**Task goal:** Copy all lines containing the string "registers" from the records below.

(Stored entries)
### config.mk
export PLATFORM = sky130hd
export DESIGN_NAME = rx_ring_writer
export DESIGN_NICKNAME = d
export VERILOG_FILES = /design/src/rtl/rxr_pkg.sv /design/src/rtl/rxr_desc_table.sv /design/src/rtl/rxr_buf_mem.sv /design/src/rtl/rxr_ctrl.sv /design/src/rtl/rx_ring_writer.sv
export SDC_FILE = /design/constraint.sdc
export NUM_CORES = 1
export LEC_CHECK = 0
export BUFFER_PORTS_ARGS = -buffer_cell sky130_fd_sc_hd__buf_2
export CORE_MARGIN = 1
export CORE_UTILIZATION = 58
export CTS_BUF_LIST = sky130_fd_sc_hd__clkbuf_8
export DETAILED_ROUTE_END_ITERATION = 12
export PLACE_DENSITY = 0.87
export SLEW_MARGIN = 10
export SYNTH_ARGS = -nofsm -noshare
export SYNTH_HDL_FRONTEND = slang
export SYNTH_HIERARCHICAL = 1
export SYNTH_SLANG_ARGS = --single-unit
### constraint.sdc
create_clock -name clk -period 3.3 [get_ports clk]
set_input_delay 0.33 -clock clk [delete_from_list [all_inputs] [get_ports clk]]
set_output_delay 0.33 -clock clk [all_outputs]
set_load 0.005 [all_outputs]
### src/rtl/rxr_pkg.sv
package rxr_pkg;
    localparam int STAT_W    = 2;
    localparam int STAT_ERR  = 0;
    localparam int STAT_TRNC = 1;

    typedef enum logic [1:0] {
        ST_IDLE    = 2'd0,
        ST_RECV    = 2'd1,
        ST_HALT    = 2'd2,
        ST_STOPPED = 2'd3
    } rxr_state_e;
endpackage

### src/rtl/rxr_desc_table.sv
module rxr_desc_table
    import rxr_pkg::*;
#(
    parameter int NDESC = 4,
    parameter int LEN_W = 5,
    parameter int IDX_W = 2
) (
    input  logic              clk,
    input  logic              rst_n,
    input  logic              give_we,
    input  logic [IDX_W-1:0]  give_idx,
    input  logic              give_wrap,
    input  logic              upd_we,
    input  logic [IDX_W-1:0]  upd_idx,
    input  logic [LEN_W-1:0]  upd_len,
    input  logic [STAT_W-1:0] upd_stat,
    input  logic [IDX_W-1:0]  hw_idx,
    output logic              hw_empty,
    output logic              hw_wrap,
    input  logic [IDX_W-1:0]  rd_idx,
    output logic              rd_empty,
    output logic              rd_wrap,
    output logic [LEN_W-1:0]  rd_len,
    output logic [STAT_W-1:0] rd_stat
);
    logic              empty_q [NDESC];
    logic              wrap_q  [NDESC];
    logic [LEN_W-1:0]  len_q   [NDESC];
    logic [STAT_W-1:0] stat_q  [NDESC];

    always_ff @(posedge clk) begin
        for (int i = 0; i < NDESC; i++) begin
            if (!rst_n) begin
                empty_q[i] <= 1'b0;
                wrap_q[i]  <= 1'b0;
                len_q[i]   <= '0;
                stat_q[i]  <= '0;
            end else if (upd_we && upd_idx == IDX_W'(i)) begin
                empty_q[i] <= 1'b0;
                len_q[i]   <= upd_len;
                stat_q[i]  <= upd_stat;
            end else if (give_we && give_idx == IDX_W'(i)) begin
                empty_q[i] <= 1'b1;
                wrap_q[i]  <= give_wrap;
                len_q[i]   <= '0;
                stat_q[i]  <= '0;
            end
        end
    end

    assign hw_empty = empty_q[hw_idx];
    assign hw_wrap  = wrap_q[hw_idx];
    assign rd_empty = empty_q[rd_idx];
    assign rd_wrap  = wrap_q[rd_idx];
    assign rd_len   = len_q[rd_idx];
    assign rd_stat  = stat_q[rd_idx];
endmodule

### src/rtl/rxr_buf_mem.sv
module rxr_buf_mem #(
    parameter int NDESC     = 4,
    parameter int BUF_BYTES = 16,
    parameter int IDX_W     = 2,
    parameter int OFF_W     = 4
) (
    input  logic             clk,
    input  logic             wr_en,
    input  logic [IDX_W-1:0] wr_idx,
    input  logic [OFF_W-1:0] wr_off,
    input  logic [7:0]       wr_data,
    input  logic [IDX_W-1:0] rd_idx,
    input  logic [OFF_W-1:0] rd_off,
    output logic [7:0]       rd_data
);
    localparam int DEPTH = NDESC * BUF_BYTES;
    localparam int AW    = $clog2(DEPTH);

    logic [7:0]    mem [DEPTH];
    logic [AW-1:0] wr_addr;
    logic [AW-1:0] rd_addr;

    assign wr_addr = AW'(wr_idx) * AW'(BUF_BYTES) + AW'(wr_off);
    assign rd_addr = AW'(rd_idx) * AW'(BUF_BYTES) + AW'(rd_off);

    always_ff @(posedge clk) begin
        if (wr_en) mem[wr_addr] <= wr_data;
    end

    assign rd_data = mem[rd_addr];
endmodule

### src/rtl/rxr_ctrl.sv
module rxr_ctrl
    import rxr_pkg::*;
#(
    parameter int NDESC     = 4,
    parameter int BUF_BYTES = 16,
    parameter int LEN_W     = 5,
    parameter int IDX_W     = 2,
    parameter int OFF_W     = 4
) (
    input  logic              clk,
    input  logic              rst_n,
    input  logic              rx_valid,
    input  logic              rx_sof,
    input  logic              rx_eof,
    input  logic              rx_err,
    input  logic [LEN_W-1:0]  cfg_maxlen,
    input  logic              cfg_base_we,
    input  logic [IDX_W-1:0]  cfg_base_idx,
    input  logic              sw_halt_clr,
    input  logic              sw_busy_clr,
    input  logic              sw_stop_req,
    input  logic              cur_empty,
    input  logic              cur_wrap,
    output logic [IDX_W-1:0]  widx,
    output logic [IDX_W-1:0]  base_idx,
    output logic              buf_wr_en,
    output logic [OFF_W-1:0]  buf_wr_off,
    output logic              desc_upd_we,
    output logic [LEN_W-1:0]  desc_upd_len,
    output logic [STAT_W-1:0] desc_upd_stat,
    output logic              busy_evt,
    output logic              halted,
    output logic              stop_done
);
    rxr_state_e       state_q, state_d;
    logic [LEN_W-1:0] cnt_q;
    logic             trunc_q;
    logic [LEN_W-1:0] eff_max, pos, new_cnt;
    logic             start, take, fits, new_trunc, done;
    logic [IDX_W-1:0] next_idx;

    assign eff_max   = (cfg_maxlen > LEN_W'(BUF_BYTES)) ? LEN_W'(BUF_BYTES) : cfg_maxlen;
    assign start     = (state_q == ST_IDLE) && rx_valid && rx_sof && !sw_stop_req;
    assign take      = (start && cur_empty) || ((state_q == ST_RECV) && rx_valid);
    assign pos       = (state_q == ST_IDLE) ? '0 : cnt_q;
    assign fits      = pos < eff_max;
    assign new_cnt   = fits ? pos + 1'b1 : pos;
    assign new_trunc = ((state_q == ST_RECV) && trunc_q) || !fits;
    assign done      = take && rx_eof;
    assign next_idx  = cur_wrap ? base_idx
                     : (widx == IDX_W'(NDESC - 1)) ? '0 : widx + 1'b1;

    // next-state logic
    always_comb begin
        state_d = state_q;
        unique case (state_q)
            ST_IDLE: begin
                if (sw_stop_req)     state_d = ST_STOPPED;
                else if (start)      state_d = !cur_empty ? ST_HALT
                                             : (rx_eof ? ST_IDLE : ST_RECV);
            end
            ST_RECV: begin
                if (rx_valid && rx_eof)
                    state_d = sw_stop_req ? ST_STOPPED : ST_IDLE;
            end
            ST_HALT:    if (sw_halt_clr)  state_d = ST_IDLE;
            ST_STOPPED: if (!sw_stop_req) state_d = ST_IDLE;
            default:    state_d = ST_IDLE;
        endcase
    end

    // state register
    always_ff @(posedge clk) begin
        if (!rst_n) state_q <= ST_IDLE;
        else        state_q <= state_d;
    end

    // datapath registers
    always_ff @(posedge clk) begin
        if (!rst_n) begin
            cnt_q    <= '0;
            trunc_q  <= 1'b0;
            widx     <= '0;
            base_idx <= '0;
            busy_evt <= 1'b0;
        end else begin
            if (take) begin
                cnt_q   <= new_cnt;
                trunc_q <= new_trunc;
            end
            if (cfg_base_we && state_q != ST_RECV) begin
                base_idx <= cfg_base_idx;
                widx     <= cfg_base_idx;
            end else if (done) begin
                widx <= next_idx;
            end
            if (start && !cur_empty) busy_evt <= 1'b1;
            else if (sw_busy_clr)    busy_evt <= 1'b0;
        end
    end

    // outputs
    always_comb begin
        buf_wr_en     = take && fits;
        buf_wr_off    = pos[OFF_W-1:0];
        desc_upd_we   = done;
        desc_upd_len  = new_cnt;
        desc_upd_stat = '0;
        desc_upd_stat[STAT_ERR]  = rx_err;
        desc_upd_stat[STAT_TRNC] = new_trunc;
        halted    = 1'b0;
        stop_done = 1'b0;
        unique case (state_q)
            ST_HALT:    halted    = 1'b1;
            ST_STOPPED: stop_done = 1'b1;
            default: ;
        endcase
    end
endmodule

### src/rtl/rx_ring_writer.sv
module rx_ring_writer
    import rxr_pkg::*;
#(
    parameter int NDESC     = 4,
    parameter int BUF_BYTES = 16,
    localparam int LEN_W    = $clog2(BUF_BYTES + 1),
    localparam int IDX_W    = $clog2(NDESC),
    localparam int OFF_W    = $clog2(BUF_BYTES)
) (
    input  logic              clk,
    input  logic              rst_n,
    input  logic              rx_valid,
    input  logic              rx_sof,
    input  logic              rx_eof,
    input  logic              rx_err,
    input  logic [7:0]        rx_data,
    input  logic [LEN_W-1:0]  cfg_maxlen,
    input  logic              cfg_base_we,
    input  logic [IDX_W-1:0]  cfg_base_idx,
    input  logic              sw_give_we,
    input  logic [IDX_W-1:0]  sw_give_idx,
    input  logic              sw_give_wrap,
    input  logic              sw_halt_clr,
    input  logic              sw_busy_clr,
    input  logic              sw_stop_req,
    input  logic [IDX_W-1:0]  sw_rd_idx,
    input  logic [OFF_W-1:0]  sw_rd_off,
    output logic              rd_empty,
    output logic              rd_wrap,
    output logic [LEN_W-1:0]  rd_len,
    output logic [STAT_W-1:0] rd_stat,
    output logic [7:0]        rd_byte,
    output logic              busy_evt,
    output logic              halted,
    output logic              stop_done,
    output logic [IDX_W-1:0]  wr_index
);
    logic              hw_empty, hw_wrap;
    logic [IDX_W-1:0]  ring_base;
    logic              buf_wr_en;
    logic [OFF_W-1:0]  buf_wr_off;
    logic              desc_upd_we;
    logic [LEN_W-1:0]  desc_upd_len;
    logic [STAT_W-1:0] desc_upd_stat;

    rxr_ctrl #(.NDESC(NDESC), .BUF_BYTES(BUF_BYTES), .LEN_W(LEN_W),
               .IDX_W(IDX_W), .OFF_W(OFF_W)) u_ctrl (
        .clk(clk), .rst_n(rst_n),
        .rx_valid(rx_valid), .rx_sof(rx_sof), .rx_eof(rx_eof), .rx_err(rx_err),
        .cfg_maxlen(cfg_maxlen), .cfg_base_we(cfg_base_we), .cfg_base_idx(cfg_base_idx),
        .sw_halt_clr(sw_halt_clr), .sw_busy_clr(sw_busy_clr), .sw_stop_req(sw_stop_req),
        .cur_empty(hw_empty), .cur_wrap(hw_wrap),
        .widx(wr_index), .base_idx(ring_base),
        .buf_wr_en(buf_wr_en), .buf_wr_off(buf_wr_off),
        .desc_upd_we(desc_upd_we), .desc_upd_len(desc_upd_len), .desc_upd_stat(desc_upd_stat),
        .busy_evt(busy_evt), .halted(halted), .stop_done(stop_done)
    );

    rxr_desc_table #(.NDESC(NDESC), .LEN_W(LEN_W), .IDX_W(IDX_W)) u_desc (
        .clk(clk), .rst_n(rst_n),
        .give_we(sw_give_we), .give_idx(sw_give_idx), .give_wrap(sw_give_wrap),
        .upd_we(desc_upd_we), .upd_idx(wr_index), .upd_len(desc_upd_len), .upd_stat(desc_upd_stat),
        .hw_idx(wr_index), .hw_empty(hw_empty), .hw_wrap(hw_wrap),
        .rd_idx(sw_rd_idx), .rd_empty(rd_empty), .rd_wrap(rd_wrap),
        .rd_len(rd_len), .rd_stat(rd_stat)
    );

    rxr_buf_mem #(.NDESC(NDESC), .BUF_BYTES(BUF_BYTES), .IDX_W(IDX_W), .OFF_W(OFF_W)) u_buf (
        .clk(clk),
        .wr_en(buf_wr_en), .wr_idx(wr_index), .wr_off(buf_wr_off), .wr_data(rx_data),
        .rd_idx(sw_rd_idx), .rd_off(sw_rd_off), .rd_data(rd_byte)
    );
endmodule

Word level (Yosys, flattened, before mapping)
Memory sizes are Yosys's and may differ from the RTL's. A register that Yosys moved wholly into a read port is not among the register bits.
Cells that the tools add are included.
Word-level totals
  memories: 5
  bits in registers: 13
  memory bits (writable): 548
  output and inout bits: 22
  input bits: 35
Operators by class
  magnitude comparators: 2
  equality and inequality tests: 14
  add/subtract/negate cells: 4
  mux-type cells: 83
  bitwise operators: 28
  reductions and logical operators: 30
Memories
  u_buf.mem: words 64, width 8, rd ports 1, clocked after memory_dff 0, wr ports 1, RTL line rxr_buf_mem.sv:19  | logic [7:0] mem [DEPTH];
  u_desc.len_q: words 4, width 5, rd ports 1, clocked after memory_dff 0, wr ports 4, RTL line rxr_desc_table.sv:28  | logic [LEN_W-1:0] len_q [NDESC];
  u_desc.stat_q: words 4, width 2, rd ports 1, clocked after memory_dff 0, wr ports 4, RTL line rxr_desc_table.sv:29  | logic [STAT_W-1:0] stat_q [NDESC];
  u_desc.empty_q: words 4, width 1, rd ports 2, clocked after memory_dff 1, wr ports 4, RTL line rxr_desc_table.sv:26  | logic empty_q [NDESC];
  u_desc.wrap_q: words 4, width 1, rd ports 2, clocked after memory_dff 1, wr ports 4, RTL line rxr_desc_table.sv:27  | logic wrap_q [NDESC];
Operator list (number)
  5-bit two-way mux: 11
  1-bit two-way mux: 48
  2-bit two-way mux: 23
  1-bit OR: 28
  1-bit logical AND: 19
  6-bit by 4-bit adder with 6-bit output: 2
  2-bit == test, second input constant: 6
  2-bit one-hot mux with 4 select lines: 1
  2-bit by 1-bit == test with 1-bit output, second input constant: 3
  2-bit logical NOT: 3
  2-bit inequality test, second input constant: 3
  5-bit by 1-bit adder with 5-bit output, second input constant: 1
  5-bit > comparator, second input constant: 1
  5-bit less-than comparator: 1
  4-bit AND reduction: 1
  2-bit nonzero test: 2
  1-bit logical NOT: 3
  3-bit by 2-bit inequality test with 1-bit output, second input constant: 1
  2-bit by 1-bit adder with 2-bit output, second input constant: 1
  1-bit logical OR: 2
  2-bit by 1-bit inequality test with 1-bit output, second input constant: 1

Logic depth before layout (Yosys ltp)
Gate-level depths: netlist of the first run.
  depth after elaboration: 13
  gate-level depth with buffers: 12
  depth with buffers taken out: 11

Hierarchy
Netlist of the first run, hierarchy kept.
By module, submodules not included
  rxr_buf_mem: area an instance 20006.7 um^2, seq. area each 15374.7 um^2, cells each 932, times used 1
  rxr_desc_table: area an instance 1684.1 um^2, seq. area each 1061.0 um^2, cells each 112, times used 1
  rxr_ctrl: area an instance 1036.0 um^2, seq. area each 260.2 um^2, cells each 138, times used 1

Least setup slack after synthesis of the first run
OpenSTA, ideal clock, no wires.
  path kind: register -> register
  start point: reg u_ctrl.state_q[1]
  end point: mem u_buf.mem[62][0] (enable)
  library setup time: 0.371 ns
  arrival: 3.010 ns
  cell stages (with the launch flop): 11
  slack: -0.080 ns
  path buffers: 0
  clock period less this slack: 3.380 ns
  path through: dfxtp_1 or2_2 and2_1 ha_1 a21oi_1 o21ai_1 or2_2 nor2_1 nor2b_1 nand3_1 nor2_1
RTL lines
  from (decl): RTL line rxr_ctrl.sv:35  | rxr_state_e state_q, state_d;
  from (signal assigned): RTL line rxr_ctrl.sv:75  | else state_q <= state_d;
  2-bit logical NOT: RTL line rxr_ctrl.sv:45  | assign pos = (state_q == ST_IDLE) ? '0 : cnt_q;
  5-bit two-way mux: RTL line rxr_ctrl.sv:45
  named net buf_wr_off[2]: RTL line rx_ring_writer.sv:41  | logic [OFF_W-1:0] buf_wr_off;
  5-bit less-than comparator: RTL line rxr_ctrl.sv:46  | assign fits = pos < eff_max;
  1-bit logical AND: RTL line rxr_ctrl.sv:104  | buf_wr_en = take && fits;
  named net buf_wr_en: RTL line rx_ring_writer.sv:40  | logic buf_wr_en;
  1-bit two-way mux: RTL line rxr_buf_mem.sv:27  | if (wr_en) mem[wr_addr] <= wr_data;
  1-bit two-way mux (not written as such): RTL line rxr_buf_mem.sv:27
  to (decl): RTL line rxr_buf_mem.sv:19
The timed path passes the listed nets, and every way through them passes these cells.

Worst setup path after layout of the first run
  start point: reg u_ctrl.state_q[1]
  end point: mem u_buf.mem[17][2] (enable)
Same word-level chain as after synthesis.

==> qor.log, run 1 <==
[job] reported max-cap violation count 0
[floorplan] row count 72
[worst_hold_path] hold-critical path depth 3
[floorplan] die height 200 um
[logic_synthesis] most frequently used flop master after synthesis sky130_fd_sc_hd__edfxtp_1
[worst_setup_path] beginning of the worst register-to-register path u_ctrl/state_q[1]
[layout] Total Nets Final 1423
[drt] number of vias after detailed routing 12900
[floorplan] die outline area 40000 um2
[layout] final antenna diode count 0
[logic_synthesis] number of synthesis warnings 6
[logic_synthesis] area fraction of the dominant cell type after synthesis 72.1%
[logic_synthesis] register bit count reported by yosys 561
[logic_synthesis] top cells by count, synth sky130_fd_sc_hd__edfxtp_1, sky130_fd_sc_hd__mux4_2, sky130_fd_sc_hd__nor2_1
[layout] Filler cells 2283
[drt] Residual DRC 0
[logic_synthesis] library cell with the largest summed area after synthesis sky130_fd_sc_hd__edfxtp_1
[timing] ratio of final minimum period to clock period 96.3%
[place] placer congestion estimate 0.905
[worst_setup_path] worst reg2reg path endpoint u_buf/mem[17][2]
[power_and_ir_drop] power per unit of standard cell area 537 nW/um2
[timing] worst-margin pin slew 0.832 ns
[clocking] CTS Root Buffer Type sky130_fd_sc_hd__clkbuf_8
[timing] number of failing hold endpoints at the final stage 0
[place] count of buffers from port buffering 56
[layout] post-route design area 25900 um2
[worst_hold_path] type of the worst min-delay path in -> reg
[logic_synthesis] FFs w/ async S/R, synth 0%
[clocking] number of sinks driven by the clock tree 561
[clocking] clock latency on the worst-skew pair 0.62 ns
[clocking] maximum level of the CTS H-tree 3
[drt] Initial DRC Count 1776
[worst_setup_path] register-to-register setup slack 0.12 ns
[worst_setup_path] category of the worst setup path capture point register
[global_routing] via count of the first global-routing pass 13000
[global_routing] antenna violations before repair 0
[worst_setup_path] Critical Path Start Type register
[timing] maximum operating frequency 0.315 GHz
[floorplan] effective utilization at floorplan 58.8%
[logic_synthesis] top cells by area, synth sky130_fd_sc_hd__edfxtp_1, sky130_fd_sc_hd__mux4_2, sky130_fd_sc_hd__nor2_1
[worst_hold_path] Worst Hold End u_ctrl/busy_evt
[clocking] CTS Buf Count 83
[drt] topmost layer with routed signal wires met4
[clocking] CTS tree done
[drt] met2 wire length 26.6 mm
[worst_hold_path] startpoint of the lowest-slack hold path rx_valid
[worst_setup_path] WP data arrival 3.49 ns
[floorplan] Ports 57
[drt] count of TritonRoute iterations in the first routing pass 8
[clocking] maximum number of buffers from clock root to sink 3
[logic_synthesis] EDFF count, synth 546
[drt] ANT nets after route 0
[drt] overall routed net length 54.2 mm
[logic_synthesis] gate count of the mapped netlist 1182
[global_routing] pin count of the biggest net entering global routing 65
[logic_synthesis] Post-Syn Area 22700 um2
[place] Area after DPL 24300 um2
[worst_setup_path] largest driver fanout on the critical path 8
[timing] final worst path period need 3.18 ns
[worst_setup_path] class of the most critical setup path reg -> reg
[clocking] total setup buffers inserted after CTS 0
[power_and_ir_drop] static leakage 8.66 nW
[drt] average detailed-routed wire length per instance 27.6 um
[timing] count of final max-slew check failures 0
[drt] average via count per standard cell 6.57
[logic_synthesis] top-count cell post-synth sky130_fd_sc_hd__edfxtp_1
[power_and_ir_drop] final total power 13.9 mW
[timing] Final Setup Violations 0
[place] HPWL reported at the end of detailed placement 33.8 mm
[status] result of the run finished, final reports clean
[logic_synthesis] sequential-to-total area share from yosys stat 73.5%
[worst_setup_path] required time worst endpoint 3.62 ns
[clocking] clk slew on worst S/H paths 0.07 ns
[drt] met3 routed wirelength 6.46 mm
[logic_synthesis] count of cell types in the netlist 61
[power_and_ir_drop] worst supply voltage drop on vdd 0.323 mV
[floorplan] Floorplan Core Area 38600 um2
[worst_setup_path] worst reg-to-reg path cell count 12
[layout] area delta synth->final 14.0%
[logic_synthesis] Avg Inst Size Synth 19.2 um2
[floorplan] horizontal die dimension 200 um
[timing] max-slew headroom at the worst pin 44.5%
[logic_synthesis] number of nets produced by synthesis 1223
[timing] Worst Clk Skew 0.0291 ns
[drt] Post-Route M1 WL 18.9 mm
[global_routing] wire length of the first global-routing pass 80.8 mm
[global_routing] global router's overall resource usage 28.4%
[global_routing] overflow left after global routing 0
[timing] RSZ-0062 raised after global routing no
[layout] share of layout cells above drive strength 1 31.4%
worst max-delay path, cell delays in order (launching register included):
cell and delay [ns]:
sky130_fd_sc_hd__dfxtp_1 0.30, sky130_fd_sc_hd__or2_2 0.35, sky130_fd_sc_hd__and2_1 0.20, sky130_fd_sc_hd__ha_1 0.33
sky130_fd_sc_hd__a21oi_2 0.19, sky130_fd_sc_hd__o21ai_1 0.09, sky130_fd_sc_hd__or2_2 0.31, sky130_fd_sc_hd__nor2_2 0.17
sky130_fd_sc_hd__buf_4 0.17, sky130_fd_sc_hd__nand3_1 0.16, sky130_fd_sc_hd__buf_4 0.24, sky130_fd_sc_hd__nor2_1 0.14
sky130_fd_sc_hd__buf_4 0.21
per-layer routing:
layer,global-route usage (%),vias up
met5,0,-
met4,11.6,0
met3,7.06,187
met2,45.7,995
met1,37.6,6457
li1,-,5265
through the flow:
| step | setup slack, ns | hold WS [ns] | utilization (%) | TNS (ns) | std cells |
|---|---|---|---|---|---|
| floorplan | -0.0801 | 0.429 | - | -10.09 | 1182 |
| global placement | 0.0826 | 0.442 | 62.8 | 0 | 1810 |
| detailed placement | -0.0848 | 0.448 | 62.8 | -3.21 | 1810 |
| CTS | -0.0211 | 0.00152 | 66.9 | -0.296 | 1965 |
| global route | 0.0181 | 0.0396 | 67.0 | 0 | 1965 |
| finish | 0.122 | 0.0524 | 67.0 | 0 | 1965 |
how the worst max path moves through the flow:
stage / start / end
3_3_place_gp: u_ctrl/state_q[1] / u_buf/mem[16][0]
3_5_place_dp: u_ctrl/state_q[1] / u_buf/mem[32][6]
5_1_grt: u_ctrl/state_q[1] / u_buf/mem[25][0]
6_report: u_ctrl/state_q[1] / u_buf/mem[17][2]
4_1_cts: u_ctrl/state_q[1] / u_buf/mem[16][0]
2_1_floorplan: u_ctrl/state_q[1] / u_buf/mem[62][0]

**Output:**
    // datapath registers
  bits in registers: 13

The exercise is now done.